Data items:
==> src/rtl/buffer_reader.sv <==
// Read-side streamer for the synchronous dual-port buffer: issues sequential reads and
// hides the one-cycle read latency behind a 4-entry output FIFO with credit-based issue.
module buffer_reader #(
  parameter int G_BUF_ADDR_WIDTH = 10,
  parameter int G_BUF_DATA_WIDTH = 8
) (
  input  logic                        clk_i,
  input  logic                        rst_ni,
  input  logic                        start_i,
  input  logic [G_BUF_ADDR_WIDTH-1:0] base_addr_i,
  input  logic [G_BUF_ADDR_WIDTH:0]   len_i,
  output logic                        busy_o,
  output logic                        done_o,
  output logic [G_BUF_ADDR_WIDTH-1:0] rd_addr_o,
  input  logic [G_BUF_DATA_WIDTH-1:0] buf_data_i,
  output logic                        m_valid_o,
  input  logic                        m_ready_i,
  output logic [G_BUF_DATA_WIDTH-1:0] m_data_o,
  output logic                        m_last_o
);

  localparam int AW = G_BUF_ADDR_WIDTH;
  localparam int DW = G_BUF_DATA_WIDTH;

  localparam logic [1:0] ST_IDLE  = 2'd0;
  localparam logic [1:0] ST_READ  = 2'd1;
  localparam logic [1:0] ST_DRAIN = 2'd2;

  localparam logic [AW-1:0] ADDR_ONE = {{(AW-1){1'b0}}, 1'b1};
  localparam logic [AW:0]   LEN_ONE  = {{AW{1'b0}}, 1'b1};
  localparam logic [AW:0]   LEN_ZERO = {(AW+1){1'b0}};

  logic [1:0]    state_r;
  logic [1:0]    state_nxt_s;
  logic [AW-1:0] addr_r;
  logic [AW:0]   remain_r;
  logic          infl_valid_r;
  logic          infl_last_r;
  logic [DW-1:0] fifo_data_r [0:3];
  logic          fifo_last_r [0:3];
  logic [1:0]    wr_ptr_r;
  logic [1:0]    rd_ptr_r;
  logic [2:0]    count_r;
  logic          done_r;

  logic accept_s;
  logic zero_s;
  logic credit_s;
  logic issue_s;
  logic last_issue_s;
  logic push_s;
  logic pop_s;
  logic finish_s;

  // Command decode, credit check and stream handshake
  always_comb begin
    accept_s     = (state_r == ST_IDLE) && start_i && (len_i != LEN_ZERO);
    zero_s       = (state_r == ST_IDLE) && start_i && (len_i == LEN_ZERO);
    // Words already in the FIFO plus the one in flight must leave room for one more
    credit_s     = ({1'b0, count_r} + {3'b000, infl_valid_r}) < 4'd4;
    issue_s      = (state_r == ST_READ) && credit_s;
    last_issue_s = issue_s && (remain_r == LEN_ONE);
    push_s       = infl_valid_r;
    pop_s        = (count_r != 3'd0) && m_ready_i;
    finish_s     = pop_s && fifo_last_r[rd_ptr_r];
  end

  // Next-state selection
  always_comb begin
    state_nxt_s = state_r;
    case (state_r)
      ST_IDLE: begin
        if (accept_s) state_nxt_s = ST_READ;
        else          state_nxt_s = ST_IDLE;
      end
      ST_READ: begin
        if (last_issue_s) state_nxt_s = ST_DRAIN;
        else              state_nxt_s = ST_READ;
      end
      ST_DRAIN: begin
        if (finish_s) state_nxt_s = ST_IDLE;
        else          state_nxt_s = ST_DRAIN;
      end
      default: state_nxt_s = ST_IDLE;
    endcase
  end

  // Control state, read address, remaining count, in-flight tracker and done pulse
  always_ff @(posedge clk_i or negedge rst_ni) begin
    if (!rst_ni) begin
      state_r      <= ST_IDLE;
      addr_r       <= {AW{1'b0}};
      remain_r     <= LEN_ZERO;
      infl_valid_r <= 1'b0;
      infl_last_r  <= 1'b0;
      done_r       <= 1'b0;
    end else begin
      state_r      <= state_nxt_s;
      infl_valid_r <= issue_s;
      infl_last_r  <= last_issue_s;
      done_r       <= zero_s || finish_s;
      if (accept_s) begin
        addr_r   <= base_addr_i;
        remain_r <= len_i;
      end else if (issue_s) begin
        addr_r   <= addr_r + ADDR_ONE;
        remain_r <= remain_r - LEN_ONE;
      end else begin
        addr_r   <= addr_r;
        remain_r <= remain_r;
      end
    end
  end

  // Output FIFO storage and pointers
  always_ff @(posedge clk_i or negedge rst_ni) begin
    if (!rst_ni) begin
      for (int i = 0; i < 4; i++) begin
        fifo_data_r[i] <= {DW{1'b0}};
        fifo_last_r[i] <= 1'b0;
      end
      wr_ptr_r <= 2'd0;
      rd_ptr_r <= 2'd0;
      count_r  <= 3'd0;
    end else begin
      if (push_s) begin
        fifo_data_r[wr_ptr_r] <= buf_data_i;
        fifo_last_r[wr_ptr_r] <= infl_last_r;
        wr_ptr_r              <= wr_ptr_r + 2'd1;
      end else begin
        wr_ptr_r <= wr_ptr_r;
      end
      if (pop_s) rd_ptr_r <= rd_ptr_r + 2'd1;
      else       rd_ptr_r <= rd_ptr_r;
      case ({push_s, pop_s})
        2'b10:   count_r <= count_r + 3'd1;
        2'b01:   count_r <= count_r - 3'd1;
        default: count_r <= count_r;
      endcase
    end
  end

  assign busy_o    = (state_r != ST_IDLE);
  assign done_o    = done_r;
  assign rd_addr_o = addr_r;
  assign m_valid_o = (count_r != 3'd0);
  assign m_data_o  = fifo_data_r[rd_ptr_r];
  assign m_last_o  = (count_r != 3'd0) && fifo_last_r[rd_ptr_r];

endmodule
<file path="src/rtl/rv32_fetch_pkg.sv">
// Shared types and constants for the RV32 instruction fetch stage.
package rv32_fetch_pkg;

    typedef enum logic [1:0] {
        S_IDLE  = 2'd0,
        S_FETCH = 2'd1,
        S_VALID = 2'd2,
        S_HALT  = 2'd3
    } fetch_state_t;

    localparam logic [31:0] NOP_INSTR = 32'h0000_0013;
    localparam logic [31:0] PC_STEP   = 32'd4;

endpackage

</file>
<file path="src/rtl/instr_fetch_unit_pc_next_sel.sv">
// Next-PC selection: sequential PC+4 or redirect target, with alignment handling.
// Optional feature macro: FETCH_MISALIGN_CHECK_EN (flag misaligned targets instead of masking).
module pc_next_sel
    import rv32_fetch_pkg::*;
#(
    parameter int XLEN = 32
) (
    input  logic [XLEN-1:0] i_pc,
    input  logic [XLEN-1:0] i_target,
    input  logic            i_pcsrc,
    output logic [XLEN-1:0] o_pc_plus4,
    output logic [XLEN-1:0] o_pc_next
`ifdef FETCH_MISALIGN_CHECK_EN
    ,
    output logic            o_misalign
`endif
);

    // Wraps modulo 2^XLEN; no carry out is reported.
    assign o_pc_plus4 = i_pc + PC_STEP[XLEN-1:0];

`ifdef FETCH_MISALIGN_CHECK_EN
    assign o_pc_next  = i_pcsrc ? i_target : o_pc_plus4;
    assign o_misalign = i_pcsrc && (i_target[1:0] != 2'b00);
`else
    // Low target bits are dropped to force word alignment.
    logic w_unused_tgt_lo;
    assign w_unused_tgt_lo = ^i_target[1:0];
    assign o_pc_next = i_pcsrc ? {i_target[XLEN-1:2], 2'b00} : o_pc_plus4;
`endif

endmodule

</file>
<file path="src/rtl/instr_fetch_unit.sv">
// Fetch stage: owns PC, issues word reads over req/ready, holds Instr until acknowledged.
// Optional feature macro: FETCH_MISALIGN_CHECK_EN (adds misalign_trap output and S_HALT).
module instr_fetch_unit
    import rv32_fetch_pkg::*;
#(
    parameter logic [31:0] RESET_PC = 32'h0000_0000,
    parameter int          XLEN     = 32
) (
    input  logic            clk,
    input  logic            rst_n,
    input  logic            PCSrc,
    input  logic [XLEN-1:0] PCTarget,
    input  logic            instr_ack,
    input  logic            imem_ready,
    input  logic [XLEN-1:0] imem_rdata,
    output logic            imem_req,
    output logic [XLEN-1:0] imem_addr,
    output logic [XLEN-1:0] Instr,
    output logic [XLEN-1:0] PC,
    output logic [XLEN-1:0] PCPlus4,
    output logic            instr_valid
`ifdef FETCH_MISALIGN_CHECK_EN
    ,
    output logic            misalign_trap
`endif
);

    fetch_state_t    r_state;
    fetch_state_t    w_state_nxt;
    logic [XLEN-1:0] r_pc;
    logic [XLEN-1:0] r_instr;
    logic [XLEN-1:0] w_pc_next;
    logic            w_pc_load;
    logic            w_instr_load;

`ifdef FETCH_MISALIGN_CHECK_EN
    logic            r_trap;
    logic            w_trap_set;
    logic            w_misalign;
`endif

    pc_next_sel #(
        .XLEN       (XLEN)
    ) u_pc_next_sel (
        .i_pc       (r_pc),
        .i_target   (PCTarget),
        .i_pcsrc    (PCSrc),
        .o_pc_plus4 (PCPlus4),
        .o_pc_next  (w_pc_next)
`ifdef FETCH_MISALIGN_CHECK_EN
        ,
        .o_misalign (w_misalign)
`endif
    );

    always_ff @(posedge clk or negedge rst_n) begin
        if (!rst_n) begin
            r_state <= S_IDLE;
        end else begin
            r_state <= w_state_nxt;
        end
    end

    always_comb begin
        w_state_nxt  = r_state;
        w_pc_load    = 1'b0;
        w_instr_load = 1'b0;
`ifdef FETCH_MISALIGN_CHECK_EN
        w_trap_set   = 1'b0;
`endif
        case (r_state)
            S_IDLE: w_state_nxt = S_FETCH;
            S_FETCH: begin
                if (imem_ready) begin
                    w_instr_load = 1'b1;
                    w_state_nxt  = S_VALID;
                end
            end
            S_VALID: begin
                if (instr_ack) begin
                    w_pc_load   = 1'b1;
                    w_state_nxt = S_FETCH;
`ifdef FETCH_MISALIGN_CHECK_EN
                    if (w_misalign) begin
                        w_trap_set  = 1'b1;
                        w_state_nxt = S_HALT;
                    end
`endif
                end
            end
`ifdef FETCH_MISALIGN_CHECK_EN
            // Only reset leaves the halted state.
            S_HALT:  w_state_nxt = S_HALT;
`endif
            default: w_state_nxt = S_IDLE;
        endcase
    end

    always_ff @(posedge clk or negedge rst_n) begin
        if (!rst_n) begin
            r_pc    <= RESET_PC[XLEN-1:0];
            r_instr <= NOP_INSTR[XLEN-1:0];
        end else begin
            if (w_pc_load) begin
                r_pc <= w_pc_next;
            end
            if (w_instr_load) begin
                r_instr <= imem_rdata;
            end
        end
    end

`ifdef FETCH_MISALIGN_CHECK_EN
    always_ff @(posedge clk or negedge rst_n) begin
        if (!rst_n) begin
            r_trap <= 1'b0;
        end else if (w_trap_set) begin
            r_trap <= 1'b1;
        end
    end

    assign misalign_trap = r_trap;
`endif

    // Decoded from state so that reset drops the request asynchronously.
    assign imem_req    = (r_state == S_FETCH);
    assign instr_valid = (r_state == S_VALID);
    assign imem_addr   = r_pc;
    assign PC          = r_pc;
    assign Instr       = r_instr;

endmodule

</file>
<file path="config.mk">
export PLATFORM = sky130hd
export DESIGN_NAME = instr_fetch_unit
export DESIGN_NICKNAME = d
export VERILOG_FILES = /design/src/rtl/rv32_fetch_pkg.sv /design/src/rtl/instr_fetch_unit_pc_next_sel.sv /design/src/rtl/instr_fetch_unit.sv
export SDC_FILE = /design/constraint.sdc
export NUM_CORES = 1
export LEC_CHECK = 0
export BUFFER_PORTS_ARGS = -buffer_cell sky130_fd_sc_hd__buf_2
export CAP_MARGIN = 5
export CORE_MARGIN = 2
export CORE_UTILIZATION = 50
export CTS_CLUSTER_DIAMETER = 40
export DETAILED_ROUTE_END_ITERATION = 7
export PLACE_DENSITY = 0.93
export RECOVER_POWER = 50
export SLEW_MARGIN = 20
export SYNTH_ARGS = -nofsm -noshare
export SYNTH_HDL_FRONTEND = slang
export SYNTH_SLANG_ARGS = --single-unit
</file>
<file path="constraint.sdc">
create_clock -name clk -period 2.72 [get_ports clk]
set_input_delay 0.408 -clock clk [delete_from_list [all_inputs] [get_ports clk]]
set_output_delay 0.408 -clock clk [all_outputs]
set_load 0.01 [all_outputs]
</file>
; ---- After elaboration in Yosys (flattened, before gate mapping)
; Index checks and enable logic that the tools add are counted.
; Widths: inputs -> output; s select.
[word_totals]
reg_bits = 66
input_bits = 69
output_inout_bits = 130
wordCells = 18
[op_classes]
n_addsub = 1
n_eq_ne = 4
n_mux = 8
reduce_logical = 2
[ops]
columns = operator, n
row1 = $add 32x3->32 const B, 1
row2 = $mux 32, 1
row3 = $pmux 2 s3, 1
row4 = $mux 1, 4
row5 = $mux 2, 2
row6 = $ne 2x2->1 const B, 2
row7 = $eq 2x1->1 const B, 1
row8 = $eq 2x2->1 const B, 1
row9 = $logic_not 2->1, 1
row10 = $reduce_and 2->1, 1

; ---- Depth between registers and ports, before layout
[depth]
depth_word = 3
ltp_mapped = 7
ltp_nobuf = 6

; ---- Modules after synthesis
; Synthesis repeated with hierarchy kept, for this count alone.
[hier_totals]
hier_cells = 348
hier_area_um2 = 3995.1
[by_module_without_submodules]
columns = mod, n_inst, cells_each, area_per_inst_um2, seq_area_each_um2
row1 = instr_fetch_unit, 1, 176, 2885.3, 1655.3
row2 = pc_next_sel, 1, 172, 1109.8, 0.0

; ---- Least setup slack after synthesis
; Ideal clock, no wire load.
[synth_path]
kind = flip-flop to output port
start = register r_pc[6], in the netlist PC[6]
end = output port PCPlus4[23]
arrival_time_ps = 1786
required_time_ps = 2312
setup_slack_ps = 526
path_stages_with_launch = 8
n_path_buf = 2
path_cell_list = dfrtp_1 -> buf_2 -> nand3_2 -> nor4_4 -> and2_1 -> buf_2 -> nand4_1 -> xnor2_1
[synth_via]
elab_chain_len = 1
[synth_rtl]
columns = element, line_no
row1 = "start, declared", instr_fetch_unit.sv:30  ; logic [XLEN-1:0] r_pc;
row2 = "start signal, assigned", instr_fetch_unit.sv:101  ; r_pc <= RESET_PC[XLEN-1:0];
row3 = "start signal, assigned", instr_fetch_unit.sv:105  ; r_pc <= w_pc_next;
row4 = $add 32x3->32, instr_fetch_unit_pc_next_sel.sv:20  ; assign o_pc_plus4 = i_pc + PC_STEP[XLEN-1:0];
row5 = "end, declared", instr_fetch_unit.sv:20  ; output logic [XLEN-1:0] PCPlus4,
; No other way between the ends.

; ---- Worst setup path after layout
[layout_path]
start = register r_pc[3], in the netlist PC[3]
end = output port PCPlus4[26]
; The elaborated chain is that of the path after synthesis.

==> summary.txt <==
Run status
  • Status: finished clean

Setup path
  • Worst R2R Start: PC[4]$_DFFE_PN0N_
  • Critical path type: reg2out
  • End of the critical path: PCPlus4[26]
  • Startpoint Class: flop
  • RR Endpoint: PC[29]$_DFFE_PN0N_
  • CP Capture Type: output port
  • Crit path launch: PC[3]$_DFFE_PN0N_
  • Reg2Reg Setup Slack: 0.73 ns
  • R2R depth: 5
  • Req. time, crit path: 2.31 ns
  • Max FO, Critical Path: 7
  • Critical path arrival: 2.17 ns

Clock tree
  • Root buffer cell: clkbuf_8
  • CTS Buf Count: 9
  • CTS tree: yes
  • Clock-pin slew on the worst setup and hold paths: 0.08 ns
  • Clock buffer depth: 2
  • CTS Hold Bufs: 0
  • CTS H-tree depth: 3
  • Clock Latency Late Sink: 0.33 ns
  • Clk sinks: 64

Hold path
  • Worst Hold Depth: 2
  • Worst Hold Class: in2reg

Timing
  • Fin Setup TNS: 0 ns
  • Final Hold Viols: 0
  • Final setup viols: 0
  • Clk_skew: 0.00965 ns
  • Max-slew violations: 0
  • Fmax: 388 MHz
  • Worst slew pin tran: 1.27 ns
  • Rel. slew slack: 15.4%
  • RSZ-0062 raised after global routing: no
  • Minimum clock period: 2.57 ns
  • Final Cycle Share: 94.7%

Detailed routing
  • Final WL: 11,000 um
  • DRC viols: 0
  • DRT iter0 DRCs: 161
  • Post-DRT Antenna Nets: 0
  • Vias per std cell: 5.43
  • Via Count: 3,592
  • Drt first pass iters: 4
  • Wire length per cell: 16.6 um

Power and ir drop
  • Pwr Density: 1080 nW/um^2
  • Leakage: 2.22 nW
  • Sw Pwr: 2.27 mW
  • Clock power frac: 15.2%
  • Combinational share of power: 46.8%
  • Reg power frac: 38.0%
  • Switching part of the total: 43.7%
  • P_int: 2.92 mW
  • IR drop worst, VDD: 632 uV

Final layout
  • Share of cells above drive strength 1: 39.3%
  • Commonest non-fill, non-tap cell in the layout: buf_2
  • Nets: 625
  • Diode count: 0
  • Synth-to-layout area growth: 24.9%
  • Fin util: 63.4%
  • Filler cells: 666
  • Commonest non-fill, non-tap cells in the layout: 133 x buf_2, 59 x clkbuf_1, 55 x dfrtp_1

Logic synthesis
  • Syn avg cell area: 9.68 um^2
  • Yosys Warn Count: 0
  • FF+latch count, synth: 64
  • Ys flop type: dfrtp_1
  • Yosys cell types: 48
  • Number of enable flip-flop cells after synthesis: 0
  • Cells after synthesis: 399
  • Async set or reset register ratio after synthesis: 100%
  • Cell Area, Synth: 3860 um^2
  • Seq/Total Area, Yosys: 41.5%

Floorplanning
  • # IOs: 199
  • Chip Width: 91.9 um
  • Rows: 32
  • Die area: 8450 um^2
  • Core Footprint: 7610 um^2
  • Starting Density: 50.8%
  • Die Y: 91.9 um

GRT
  • Antenna violations before repair: 0
  • Vias in the first global route: 3,451
  • Largest net degree at the start of global routing: 33
  • First-pass GRT wire length: 17,100 um
  • Grt total ovfl: 0
  • Total GRT Usage: 25.4%

Placed design
  • IO buf count: 190
  • Placer Congestion: 0.901
  • Dpl hpwl: 8130 um

Flow run
  • Max cap viols: 0
-- synth_stat cells, drive strengths merged (2+ instances only) --
cell	count	area, um^2
and3	8	51.3
nor4	8	101
nand3b	2	15.0
a21oi	16	80.1
and2	3	18.8
o22ai	8	50.1
buf	46	320
dfrtp	61	1530
nor2b	4	25.0
mux2i	7	70.1
nand3	20	110
nand2	38	150
mux2	32	360
a2bb2oi	7	61.3
xnor2	19	166
a221oi	2	17.5
dfstp	3	78.8
nand4	13	100
inv	4	15.0
nor2	17	63.8
a22oi	6	45.0
xor2	9	78.8
o21ai	24	120
or4	2	15.0
clkbuf	19	72.6
nor3	9	50.1
-- stage by stage --
step	hold WS, ns	setup slack (ns)	total power, mW	std cells	area, um^2
after global routing	0.281	0.00697	5.52	662	4820
after detailed placement	0.416	0.299	4.47	645	4670
after floorplan	0.112	0.526	3.56	404	3880
after CTS	0.0538	0.0154	5.28	662	4870
after global placement	0.396	0.330	4.35	645	4670
final	0.309	0.145	5.19	662	4820
-- cell families (layout without fill, tap and decap cells) --
group	Yosys count	in the layout	synth area share [%]
adders and majority gates	1	1	0.324
muxes	39	39	11.1
AOI/OAI and AO/OA	70	70	11.2
buffers and inverters	69	225	10.6
xor gates and xnor gates	28	28	6.35
other	1	6	0.0971
DFF	64	64	41.5
and+or+nand+nor	127	127	18.8
-- per-layer routing --
layer | vias to the layer above | share of wire [%] | wire length [um] | global-route usage, %
met5 | - | 0 | 0 | 0
met4 | 0 | 2.4 | 261 | 9.33
met3 | 24 | 5.5 | 598 | 4.60
met2 | 160 | 54 | 5870 | 45.6
met1 | 1727 | 39 | 4230 | 30.2
li1 | 1681 | - | - | -
-- power groups by stage --
stage,Combinational (mW),Clock (mW),Sequential (mW)
after CTS,2.54,0.809,1.94
after global routing,2.62,0.846,2.05
after floorplan,1.54,0,2.02
after global placement,2.45,0,1.90
final,2.43,0.789,1.98
after detailed placement,2.52,0,1.95
-- worst min path at each step --
stage,from,to
after floorplan,rst_n,Instr[10]$_DFFE_PN0P_
after global placement,rst_n,Instr[24]$_DFFE_PN0P_
after detailed placement,rst_n,Instr[26]$_DFFE_PN0P_
after CTS,rst_n,Instr[26]$_DFFE_PN0P_
after global routing,imem_rdata[22],Instr[22]$_DFFE_PN0P_
final,imem_rdata[22],Instr[22]$_DFFE_PN0P_
-- flip-flops by register name (all words and copies together) (netlist names) --
register  cells
PC           30
Instr        32
r_state       2
-- cell type report --
| type | instances | area [um^2] | share of cell area, % |
|---|---|---|---|
| well taps | 102 | 128 | 2.65 |
| clock buffers | 10 | 128 | 2.65 |
| repair buffers | 205 | 986 | 20.4 |
| multi-input cells | 271 | 1900 | 39.3 |
| flip-flops and latches | 64 | 1610 | 33.4 |
| clock inverters | 6 | 60.1 | 1.24 |
| inverters | 4 | 15.0 | 0.311 |
-- repair_timing --
| item | 4_1_cts | 5_1_grt |
|---|---|---|
| gates cloned | 0 | 0 |
| gates resized for setup | 1 | 9 |
| pin swaps | 1 | 3 |
| endpoints found under the hold margin | 0 | 0 |
| endpoints found under the setup margin | 3 | 14 |
| buffers inserted | 1 | 0 |
-- worst max-delay path, cell delays in order, from the launching register on --
cell     delay (ns)
dfrtp_1        0.46
ha_1           0.26
nand4_4        0.19
nor4_4         0.31
nand4_1        0.27
xnor2_1        0.20
buf_2          0.15
Power figures use the tool's default switching activity.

The problem: Starting at the line that has "sequential reads and" in the records above, restate word for word every line until the one that has "parameter int G_BUF_ADDR_WIDTH", and include that one as well.

Answer box:
// Read-side streamer for the synchronous dual-port buffer: issues sequential reads and
// hides the one-cycle read latency behind a 4-entry output FIFO with credit-based issue.
module buffer_reader #(
  parameter int G_BUF_ADDR_WIDTH = 10,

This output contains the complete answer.